EXERCISE DATA
This design comes from an exercise in tuning for small area and a short achievable clock period on the open sky130 flow, not from production work. The RTL was checked by simulation tests, not by an equivalence proof against the original design. Power and IR drop assume default switching activity.

**design/flow/config.mk**
```make
export PLATFORM = sky130hd
export DESIGN_NAME = hashed_global_branch_predictor
export DESIGN_NICKNAME = hashed_global_branch_predictor
export VERILOG_FILES = /design/flow/design.v
export SDC_FILE = /design/flow/constraint.sdc
export NUM_CORES = 4
export LEC_CHECK = 0
export CAP_MARGIN = 20
export CORE_MARGIN = 2
export CORE_UTILIZATION = 40
export SETUP_SLACK_MARGIN = 0.3
export SLEW_MARGIN = 20
```
**design/flow/constraint.sdc**
```tcl
create_clock -name core_clock -period 6.0 [get_ports {clk}]
set_input_delay 1.2000 -clock core_clock [delete_from_list [all_inputs] [get_ports {clk}]]
set_output_delay 1.2000 -clock core_clock [all_outputs]
set_load 0.01 [all_outputs]
```
**design/flow/design.v**
```verilog
module hashed_global_branch_predictor #(
    parameter GHR_WIDTH = 8,
    parameter HASH_KEY  = 8'b10111010   
)(
    input  wire              clk,
    input  wire              rst,
    input  wire              predict_request,
    output reg               predicted_taken,
    input  wire              update_enable,
    input  wire              actual_taken
);
    reg [GHR_WIDTH-1:0] ghr;
    reg [1:0] pht [0:(1 << GHR_WIDTH)-1];
    wire [GHR_WIDTH-1:0] index;
    assign index = ghr ^ HASH_KEY;   
    always @(*) begin
        if (predict_request)
            predicted_taken = (pht[index] >= 2);   
        else
            predicted_taken = 1'b0;
    end
    integer i;
    always @(posedge clk or posedge rst) begin
        if (rst) begin
            ghr <= 0;
            for (i = 0; i < (1 << GHR_WIDTH); i = i + 1)
                pht[i] <= 2'b10;   
        end else if (update_enable) begin
            if (actual_taken) begin
                if (pht[index] < 2'b11)
                    pht[index] <= pht[index] + 1;
            end else begin
                if (pht[index] > 2'b00)
                    pht[index] <= pht[index] - 1;
            end
            ghr <= {ghr[GHR_WIDTH-2:0], actual_taken};
        end
    end
endmodule
```
**design/flow/run.sh**
```bash
#!/bin/bash
# synth_recipe.tcl (not shown) runs the flow's synth.tcl, then flattens the netlist and writes it again
# the make line also repeats each setting of config.mk as NAME=value (left out here)
make -C /OpenROAD-flow-scripts/flow DESIGN_CONFIG=/design/flow/config.mk WORK_HOME=/design/flow/orfs CLKGATE_MAP_FILE= SYNTH_SCRIPT=/design/flow/synth_recipe.tcl finish
```
==> results of run 1 <==
## state kept, by name, indices dropped and copies added (netlist names)
| signal | flops |
|---|---|
| ghr | 8 |
| pht | 512 |
## final cells by class
type	instances	area (µm²)	area share
multi-input cells	1593	13600	0.406
flip-flops and latches	520	13400	0.399
repair buffers	319	3210	0.0959
clock inverters	20	332	0.00991
clock buffers	91	1760	0.0526
diodes	3	7.51	0.000224
well taps	931	1160	0.0348
inverters	8	33.8	0.00101
## final timing paths
kind | endpoint | slack [ns] | depth (start not counted)
worst max-delay path | predicted_taken | 0.57 | 12
worst min-delay path | pht[106][0]$_DFFE_PP0P_ | 0.50 | 1
worst max register to register | pht[202][0]$_DFFE_PP0P_ | 0.57 | 17
worst min register to register | pht[106][0]$_DFFE_PP0P_ | 0.50 | 1
max in group asynchronous | ghr[2]$_DFFE_PP0P_ | 3.56 | 3
min in group asynchronous | pht[126][0]$_DFFE_PP0P_ | 0.96 | 2
## logic make-up (layout without fill, tap and decap cells)
family / after synthesis / in the layout / synth area share
multiplexers: 553 / 553 / 0.227
AO/OA/AOI/OAI: 296 / 296 / 0.0789
AND/OR/NAND/NOR: 741 / 741 / 0.164
flip-flops: 520 / 520 / 0.479
buffers and inverters: 289 / 438 / 0.0501
other: 0 / 3 / 0
XOR/XNOR: 3 / 3 / 0.00121
## routing by layer
metal / vias to the layer above / part of all wire / track usage / wire length, µm
li1: 9387 / - / - / -
met2: 1660 / 0.43 / 0.566 / 59400
met1: 12600 / 0.40 / 0.512 / 55400
met4: 6 / 0.070 / 0.225 / 9690
met5: - / 0.00026 / 0 / 36
met3: 428 / 0.098 / 0.0827 / 13500
## through the flow
stage	worst slack (ns)	hold WS [ns]	setup TNS (ns)	area, µm²	instances
3_3_place_gp	-0.153	0.474	-0.153	30900	3342
4_1_cts	0.301	0.497	0	33200	3461
3_5_place_dp	0.439	0.483	0	30900	3345
5_1_grt	0.551	0.505	0	33400	3482
6_report	0.569	0.498	0	33400	3485
2_1_floorplan	-2.06	0.450	-578.71	27900	2402
## synthesized netlist by cell type, types with 33 or more instances
library cell | n | area share
buf_4 | 35 | 0.0094
buf_2 | 84 | 0.015
a22oi_1 | 66 | 0.018
mux2_2 | 493 | 0.20
a21oi_1 | 34 | 0.0061
nor2_1 | 33 | 0.0044
dfrtp_1 | 264 | 0.24
nand4_1 | 144 | 0.032
nand3_1 | 231 | 0.042
dfstp_2 | 256 | 0.24
and4_1 | 55 | 0.017
nand2_1 | 71 | 0.0096
clkbuf_1 | 127 | 0.017
## worst max-delay path, delay by kind of cell (launching register included)
kind	cells	cell delay, ns
AND/OR/NAND/NOR	7	1.85
flip-flops	1	0.55
AO/OA/AOI/OAI	1	0.28
buffers and inverters	3	0.56
multiplexers	1	0.29
## report_power, final
group / switching [mW] / internal [mW]
clock network: 1.55 / 2.32
registers: 0.611 / 4.28
logic: 3.75 / 1.99
## timing repair
| action | 4_1_cts | 5_1_grt |
|---|---|---|
| setup buffers | 5 | 21 |
| hold buffers | 0 | 0 |
| endpoints found under the hold margin | 0 | 0 |
| resized for setup | 20 | 20 |
| endpoints found under the setup margin | 1 | 1 |
| gates cloned | 0 | 0 |
| pin swaps | 2 | 9 |
==> impl_metrics.env, run 1 <==
export IMPL_cp_slowest_cell="or4_4"
export IMPL_start_util=0.405
export IMPL_grt_usage=0.381
export IMPL_area_delta_synth_final_pct=20.1
export IMPL_fin_nets=2506
export IMPL_grt_max_degree=161
export IMPL_worst_slew_pin_slew_ns=1.06
export IMPL_path_clk_slew_ns=0.08
export IMPL_critPathMostFrequentCell="nand4_1"
export IMPL_grt_pass1_vias=23500
export IMPL_drv_cap=0
export IMPL_path_max_fanout=12
export IMPL_die_x_um=268
export IMPL_wl_um=138000
export IMPL_vias=24100
export IMPL_die_h_um=268
export IMPL_layout_common_cells="mux2_2, dfrtp_1, dfstp_2"
export IMPL_critPathLaunch="ghr[1]$_DFFE_PP0P_"
export IMPL_post_route_min_period_ns=5.43
export IMPL_clock_sinks=520
export IMPL_p_per_area_nw_per_um2=434
export IMPL_outcome="finished clean"
export IMPL_rsz0062_at_grt="no"
export IMPL_first_pass_iters=6
export IMPL_critical_path_class="flop to primary output"
export IMPL_clockRootBuffer="clkbuf_16"
export IMPL_ant_nets=0
export IMPL_post_drt_wl_per_cell_um=39.6
export IMPL_syn_nets=2407
export IMPL_synthCells=2402
export IMPL_utilization=0.487
export IMPL_setup_viol=0
export IMPL_critPathMaxStageDelay_ns=0.65
export IMPL_synth_main_ff_cell="dfrtp_1"
export IMPL_ys_ff_latch=520
export IMPL_end_kind="primary output"
export IMPL_grt_pass1_wl_um=191000
export IMPL_reg2reg_from="ghr[5]$_DFFE_PP0P_"
export IMPL_hpwl_um=99200
export IMPL_maxSlewHeadroom=0.292
export IMPL_hp_class="flop to flop"
export IMPL_slew_violations=0
export IMPL_antenna_found_initial=7
export IMPL_synth_area_per_cell_um2=11.6
export IMPL_path_cells="nor2b_1 > buf_6 > a22o_1 > nand3_1 > nand4_1 > or4_4 > nor4_4 > nand4_1 > buf_4 > mux2_2 > and2_1 > dlymetal6s2s_1"
export IMPL_drtIter0Drc=3313
export IMPL_numCtsBuffers=59
export IMPL_gp_congestion=1.05
export IMPL_arrival_ns=4.23
export IMPL_fin_crit_sh=0.905
export IMPL_syn_cell_area_um2=27900
export IMPL_drive_gt1_frac=0.508
export IMPL_ys_types=78
export IMPL_avgViaCountPerCell=6.91
export IMPL_final_common_cell="mux2_2"
export IMPL_cts_tree="built"
export IMPL_required_ns=4.80
export IMPL_worstHoldStart="pht[106][0]$_DFFE_PP0P_"
export IMPL_rows=96
export IMPL_overflow=0
export IMPL_synth_edf_count=0
export IMPL_io_pins=6
export IMPL_clkLatencyLatePin_ns=0.65
export IMPL_htreeDepth=2
export IMPL_async_reset_ff_frac=1.00
export IMPL_finalPower_mw=14.5
export IMPL_die_area_um2=71800
export IMPL_route_detailed_drc=0
export IMPL_portBuffers=5
export IMPL_finalClockSkew_ns=0.0456
export IMPL_startpoint_type="flop"
export IMPL_core_area_um2=68700
export IMPL_ys_seq_area_frac=0.479
export IMPL_ys_warnings_count=2
export IMPL_hold_viol_final=0
export IMPL_max_freq_mhz=184
export IMPL_leakage_nw=14.1
export IMPL_peakVddDrop_mv=0.524
export IMPL_n_fill_cell=6184
export IMPL_clk_path_buf_depth=3
==> inputs of run 2 (changes only) <==
==> design/flow/design.v (replaced) <==
module hashed_global_branch_predictor #(
    parameter GHR_WIDTH = 8,
    parameter HASH_KEY  = 8'b10111010   
)(
    input  wire              clk,
    input  wire              rst,
    input  wire              predict_request,
    output wire              predicted_taken,
    input  wire              update_enable,
    input  wire              actual_taken
);
    localparam N = 1 << GHR_WIDTH;
    reg  [GHR_WIDTH-1:0] ghr;
    reg  [N-1:0]         pn;       
    reg  [N-1:0]         h;        
    reg                  pred_q;   
    wire [GHR_WIDTH-1:0] index = ghr ^ HASH_KEY;
    assign predicted_taken = predict_request & pred_q;
    wire new_h = ~(pred_q ^ actual_taken);
    wire [15:0] row = 16'd1 << index[7:4];
    wire [15:0] col = update_enable ? (16'd1 << index[3:0]) : 16'd0;
    genvar i;
    generate
        for (i = 0; i < N; i = i + 1) begin : g_entry
            wire sel  = row[i >> 4] & col[i & 15];
            wire selp = sel & ~h[i];
            always @(posedge clk or posedge rst) begin
                if (rst) begin
                    pn[i] <= 1'b0;
                    h[i]  <= 1'b0;
                end else begin
                    if (selp) pn[i] <= ~actual_taken;
                    if (sel)  h[i]  <= new_h;
                end
            end
        end
    endgenerate
    wire [GHR_WIDTH-2:0] pair = ghr[GHR_WIDTH-2:0] ^ HASH_KEY[GHR_WIDTH-1:1];
    wire [N/2-1:0] pn_even, pn_odd;
    generate
        for (i = 0; i < N/2; i = i + 1) begin : g_pair
            assign pn_even[i] = pn[2*i];
            assign pn_odd[i]  = pn[2*i+1];
        end
    endgenerate
    wire rd_even = ~pn_even[pair];
    wire rd_odd  = ~pn_odd[pair];
    wire rd_p    = (actual_taken ^ HASH_KEY[0]) ? rd_odd : rd_even;
    wire same = (ghr[GHR_WIDTH-2:0] == ghr[GHR_WIDTH-1:1]) &&
                (actual_taken == ghr[0]);
    wire h_same = ghr[0] ? h[~HASH_KEY] : h[HASH_KEY];
    wire new_p  = h_same ? pred_q : actual_taken;
    always @(posedge clk or posedge rst) begin
        if (rst) begin
            ghr    <= 0;
            pred_q <= 1'b1;
        end else if (update_enable) begin
            ghr    <= {ghr[GHR_WIDTH-2:0], actual_taken};
            pred_q <= same ? new_p : rd_p;
        end
    end
endmodule
==> run 2 against run 1 <==
  * Cell area decreased by 25%
  * Sequential power decreased by 14%
  * Count of clock-buffer cells in the layout increased by 2
  * Sequential cell count increased by 1
  * Critical path depth decreased by 6
  * Cell count decreased by 16%
  * Global-route usage decreased by 18 points
  * Register-to-register slack improved by 2.0 ns
  * Synthesized cell count decreased by 8.1%
  * Setup slack improved by 1.9 ns
  * Highest routed layer is now met4
==> impl_metrics.env, run 2 <==
export IMPL_path_max_fanout=19
export IMPL_synth_common_cells="dfrtp_1, nand2_1, o21ai_0, o31ai_1, clkbuf_1"
export IMPL_rsz0062_at_grt="no"
export IMPL_finalPower_mw=8.58
export IMPL_die_h_um=242
export IMPL_yosysTopAreaCellShare=0.574
export IMPL_hp_class="flop to flop"
export IMPL_grt_max_degree=135
export IMPL_drtIter0Drc=1305
export IMPL_grt_usage=0.197
export IMPL_arrival_ns=3.98
export IMPL_peakVddDrop_mv=0.446
export IMPL_cts_resized=0
export IMPL_wl_um=56900
export IMPL_startpoint_type="primary input"
export IMPL_first_pass_iters=5
export IMPL_post_route_min_period_ns=3.53
export IMPL_overflow=0
export IMPL_outcome="finished clean"
export IMPL_synthCells=2208
export IMPL_path_clk_slew_ns=0.06
export IMPL_area_delta_synth_final_pct=10.3
export IMPL_worst_slew_pin_slew_ns=1.15
export IMPL_hpwl_um=33200
export IMPL_cp_slowest_cell="and2_1"
export IMPL_htreeDepth=2
export IMPL_hold_viol_final=0
export IMPL_ant_nets=0
export IMPL_die_x_um=242
export IMPL_ys_top_cells_by_area="dfrtp_1, o21ai_0, nand2_1"
export IMPL_grt_pass1_wl_um=92700
export IMPL_ys_ff_latch=521
export IMPL_leakage_nw=10.5
export IMPL_cts_tree="built"
export IMPL_grt_pass1_vias=16700
export IMPL_start_util=0.404
export IMPL_p_per_area_nw_per_um2=343
export IMPL_route_detailed_drc=0
export IMPL_pwr_share_seq=0.491
export IMPL_io_pins=6
export IMPL_die_area_um2=58600
export IMPL_layout_common_cells="dfrtp_1, nand2_1, o21ai_0"
export IMPL_final_common_cell="dfrtp_1"
export IMPL_ys_warnings_count=1
export IMPL_syn_cell_area_um2=22700
export IMPL_clock_sinks=521
export IMPL_setup_viol=0
export IMPL_clockRootBuffer="clkbuf_16"
export IMPL_max_freq_mhz=283
export IMPL_finalClockSkew_ns=0.0147
export IMPL_rows=87
export IMPL_fin_nets=2153
export IMPL_required_ns=6.45
export IMPL_numCtsBuffers=54
export IMPL_antenna_found_initial=0
export IMPL_synth_main_ff_cell="dfrtp_1"
export IMPL_diodes=0
export IMPL_async_reset_ff_frac=1.00
export IMPL_maxSlewHeadroom=0.234
export IMPL_pwr_share_clk=0.378
export IMPL_hold_buffers=0
export IMPL_post_drt_wl_per_cell_um=19.4
export IMPL_top_regs="h (256), pn (256), ghr (8)"
export IMPL_clk_path_buf_depth=3
export IMPL_internal_power_mw=6.15
export IMPL_vias=16600
export IMPL_switchingPower_mw=2.43
export IMPL_path_cells="clkdlybuf4s50_1 > and3_1 > and2_1 > nand2_1 > o21ai_0 > o31ai_1"
export IMPL_utilization=0.445
export IMPL_drv_cap=0
export IMPL_avgViaCountPerCell=5.64
export IMPL_ys_seq_area_frac=0.575
export IMPL_synth_area_per_cell_um2=10.3
export IMPL_clkLatencyLatePin_ns=0.61
export IMPL_fin_crit_sh=0.588
export IMPL_portBuffers=5
export IMPL_pwr_share_comb=0.131
export IMPL_drive_gt1_frac=0.0747
export IMPL_synth_most_common_cell="dfrtp_1"
export IMPL_swShare=0.283
export IMPL_slew_violations=0
export IMPL_synth_edf_count=0
export IMPL_syn_nets=2221
export IMPL_critPathMaxStageDelay_ns=0.93
export IMPL_post_cts_setup_buffers=0
export IMPL_end_kind="flop"
export IMPL_core_area_um2=56200
export IMPL_yosysTopAreaCell="dfrtp_1"
export IMPL_ys_types=44
export IMPL_critical_path_class="primary input to flop"
export IMPL_gp_congestion=0.782
export IMPL_n_fill_cell=5256
## run 2: cell types whose count changed in the layout (fill, tap and decap cells not counted), moves of 53 or more
cell	before	now
dfrtp_1	256	517
o21ai_0	18	512
nand3_1	230	10
nand2_1	71	516
buf_12	60	4
mux4_2	0	55
and4_1	55	2
dfstp_2	256	1
buf_4	241	15
mux2_2	493	4
o31ai_1	9	256
nand4_1	144	0
## run 2: final timing paths
path / startpoint / endpoint / slack [ns] / depth (start not counted)
min reg2reg: h[243]$_DFFE_PP0N_ / pn[243]$_DFFE_PP0P_ / 0.46 / 1
max: update_enable / pn[15]$_DFFE_PP0P_ / 2.47 / 6
min: h[243]$_DFFE_PP0N_ / pn[243]$_DFFE_PP0P_ / 0.46 / 1
min in group asynchronous: rst / pn[144]$_DFFE_PP0P_ / 1.04 / 2
max in group asynchronous: rst / ghr[0]$_DFFE_PP0P_ / 3.60 / 3
max reg2reg: ghr[2]$_DFFE_PP0P_ / pred_q$_DFFE_PP1P_ / 2.57 / 8
## run 2: cell families after synthesis
logic type      after synthesis  share of synthesized area
compound gates              814                      0.212
simple gates                610                      0.108
flops                       521                      0.575
buf+inv                     162                     0.0285
mux                          91                     0.0707
fa+ha+maj                     8                    0.00441
xor+xnor                      2                   0.000773
## run 2: per-layer routing
| metal | vias up | track usage | routed length, µm |
|---|---|---|---|
| li1 | 7842 | - | - |
| met1 | 8298 | 0.276 | 26500 |
| met2 | 349 | 0.317 | 26300 |
| met3 | 79 | 0.0309 | 2770 |
| met4 | 0 | 0.0608 | 1290 |
| met5 | - | 0 | 0 |
## run 2: critical path: cells and delay by family
family,cells,cell delay [ns]
buf+inv,1,0.85
compound gates,2,0.37
simple gates,3,1.55
## run 2: stage by stage
step / std cells / cell area, µm² / hold slack [ns] / setup TNS (ns) / worst slack, ns
floorplan: 2208 / 22700 / 0.448 / -1184.54 / -2.28
global placement: 2839 / 23300 / 0.454 / 0 / 1.99
detailed placement: 2839 / 23300 / 0.465 / 0 / 1.89
CTS: 2937 / 25000 / 0.469 / 0 / 2.49
global route: 2938 / 25000 / 0.483 / 0 / 2.21
finish: 2938 / 25000 / 0.462 / 0 / 2.47
## run 2: power by group through the flow
| stage | Sequential, mW | Combinational [mW] | Clock (mW) |
|---|---|---|---|
| floorplan | 4.14 | 0.847 | 0 |
| global placement | 4.25 | 1.10 | 0 |
| detailed placement | 4.27 | 1.13 | 0 |
| CTS | 4.21 | 1.13 | 3.32 |
| global route | 4.27 | 1.26 | 3.46 |
| finish | 4.22 | 1.12 | 3.24 |
## run 2: final cells by class
type                       count  area [µm²]  share of cell area
multi-input combinational   1525        9020               0.360
tap                          756         946              0.0378
inverter                      13        52.6             0.00210
timing repair buffer          25         262              0.0105
clock inverter                 5        25.0             0.00100
sequential                   521       13000               0.521
clock buffer                  93        1670              0.0668
==> inputs of run 3 (changes only) <==
--- a/design/flow/config.mk
+++ b/design/flow/config.mk
@@ -8,5 +8,8 @@
 export CAP_MARGIN = 20
 export CORE_MARGIN = 2
 export CORE_UTILIZATION = 40
-export SETUP_SLACK_MARGIN = 0.3
+export CTS_CLUSTER_DIAMETER = 100
+export CTS_CLUSTER_SIZE = 25
+export SETUP_SLACK_MARGIN = 3.38
 export SLEW_MARGIN = 20
+export TNS_END_PERCENT = 100
==> run 3 against run 2 <==
  * Global-route usage is 0.092 points lower
  * Clock skew increased by 0.0038 ns
  * Die area unchanged
  * Wire length grew 1.7%
==> impl_metrics.env, run 3 <==
export IMPL_yosysTopAreaCellShare=0.574
export IMPL_hp_class="flop to flop"
export IMPL_core_area_um2=56200
export IMPL_stdcell_count=2905
export IMPL_synth_area_per_cell_um2=10.3
export IMPL_synthCells=2208
export IMPL_syn_nets=2221
export IMPL_startpoint_type="primary input"
export IMPL_io_pins=6
export IMPL_yosysTopAreaCell="dfrtp_1"
export IMPL_diodes=0
export IMPL_hold_path_endpoint="pn[101]$_DFFE_PP0P_"
export IMPL_peakVddDrop_mv=0.224
export IMPL_drtIter0Drc=1306
export IMPL_finalClockSkew_ns=0.0186
export IMPL_gp_congestion=0.766
export IMPL_wl_um=57800
export IMPL_numCtsBuffers=24
export IMPL_fin_crit_sh=0.453
export IMPL_r2r_setup_slack_ns=3.31
export IMPL_synth_common_cells="dfrtp_1, nand2_1, o21ai_0, o31ai_1, clkbuf_1"
export IMPL_outcome="finished clean"
export IMPL_overflow=0
export IMPL_placed_area_um2=23400
export IMPL_die_h_um=242
export IMPL_arrival_ns=1.52
export IMPL_ys_top_cells_by_area="dfrtp_1, o21ai_0, nand2_1"
export IMPL_portBuffers=5
export IMPL_route_detailed_drc=0
export IMPL_maxSlewHeadroom=0.433
export IMPL_reg2reg_to="pred_q$_DFFE_PP1P_"
export IMPL_required_ns=4.80
export IMPL_drv_cap=0
export IMPL_start_util=0.404
export IMPL_hold_buffers=0
export IMPL_cts_tree="built"
export IMPL_path_clk_slew_ns=0.10
export IMPL_leakage_nw=10.2
export IMPL_layout_common_cells="nand2_1, dfrtp_1, o21ai_0"
export IMPL_seqCellArea_um2=13100
export IMPL_top_regs="h (256), pn (256), ghr (8)"
export IMPL_die_area_um2=58600
export IMPL_rsz0062_at_grt="yes"
export IMPL_ys_seq_area_frac=0.575
export IMPL_whs_ns=0.472
export IMPL_synth_most_common_cell="dfrtp_1"
export IMPL_hpwl_um=33300
export IMPL_grt_pass1_vias=16200
export IMPL_htreeDepth=1
export IMPL_clk_path_buf_depth=3
export IMPL_ys_types=44
export IMPL_reg2reg_from="ghr[0]$_DFFE_PP0P_"
export IMPL_synth_edf_count=0
export IMPL_syn_cell_area_um2=22700
export IMPL_ys_ff_latch=521
export IMPL_ant_nets=0
export IMPL_synth_main_ff_cell="dfrtp_1"
export IMPL_antenna_found_initial=1
export IMPL_hold_depth=1
export IMPL_clock_sinks=521
export IMPL_vias=16600
export IMPL_first_pass_iters=5
export IMPL_avgViaCountPerCell=5.71
export IMPL_n_fill_cell=5306
export IMPL_end_kind="primary output"
export IMPL_grt_usage=0.196
export IMPL_slew_violations=0
export IMPL_die_x_um=242
export IMPL_ys_warnings_count=1
export IMPL_grt_pass1_wl_um=92200
export IMPL_stdcell_area_um2=24500
export IMPL_hold_viol_final=0
export IMPL_clkLatencyLatePin_ns=0.58
export IMPL_placedCellCount=2845
export IMPL_drive_gt1_frac=0.0838
export IMPL_grt_max_degree=131
export IMPL_area_delta_synth_final_pct=8.04
export IMPL_p_per_area_nw_per_um2=301
export IMPL_async_reset_ff_frac=1.00
export IMPL_max_freq_mhz=368
export IMPL_rr_worst_depth=7
export IMPL_post_drt_wl_per_cell_um=19.9
export IMPL_rows=87
export IMPL_multi_input_area_um2=9100
export IMPL_critical_path_class="primary input to primary output"
export IMPL_final_common_cell="nand2_1"
export IMPL_fin_nets=2152
export IMPL_post_route_min_period_ns=2.72
export IMPL_path_max_fanout=1
export IMPL_worstHoldStart="h[101]$_DFFE_PP0N_"
export IMPL_setup_viol=0
export IMPL_worst_slew_pin_slew_ns=0.850
export IMPL_clockRootBuffer="clkbuf_16"
## run 3: cell count changes in the layout (fill, tap and decap cells not counted), moves of 4 or more
| cell | previous run | this run |
|---|---|---|
| buf_6 | 0 | 4 |
| clkbuf_8 | 12 | 1 |
| and2_4 | 0 | 16 |
| clkbuf_1 | 25 | 10 |
| and2_1 | 26 | 4 |
| clkbuf_16 | 57 | 26 |
| clkinv_2 | 5 | 0 |
| buf_12 | 4 | 9 |
| buf_4 | 15 | 30 |
| and2_2 | 3 | 10 |
## run 3: timing repair
action	4_1_cts	5_1_grt
setup endpoints to repair	512	387
gates resized for setup	50	26
gates cloned	1	2
pin swaps	2	3
buffers inserted	8	13
## run 3: area by class of cell
class,count,share of cell area
Tap cell,756,0.0386
Multi-Input combinational cell,1526,0.371
Clock buffer,35,0.0271
Timing Repair Buffer,53,0.0267
Clock inverter,1,0.00123
Inverter,13,0.00230
Sequential cell,521,0.533
## run 3: logic make-up after synthesis
group,count (synthesis),synth area share
XOR/XNOR,2,0.000773
buffers and inverters,162,0.0285
AO/OA/AOI/OAI,814,0.212
multiplexers,91,0.0707
adder cells (fa/ha/maj),8,0.00441
flip-flops,521,0.575
AND/OR/NAND/NOR,610,0.108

ACTIVITY
Across the material, report every line that has the word "group".

WRITTEN RESPONSE
max in group asynchronous | ghr[2]$_DFFE_PP0P_ | 3.56 | 3
min in group asynchronous | pht[126][0]$_DFFE_PP0P_ | 0.96 | 2
group / switching [mW] / internal [mW]
min in group asynchronous: rst / pn[144]$_DFFE_PP0P_ / 1.04 / 2
max in group asynchronous: rst / ghr[0]$_DFFE_PP0P_ / 3.60 / 3
## run 2: power by group through the flow
group,count (synthesis),synth area share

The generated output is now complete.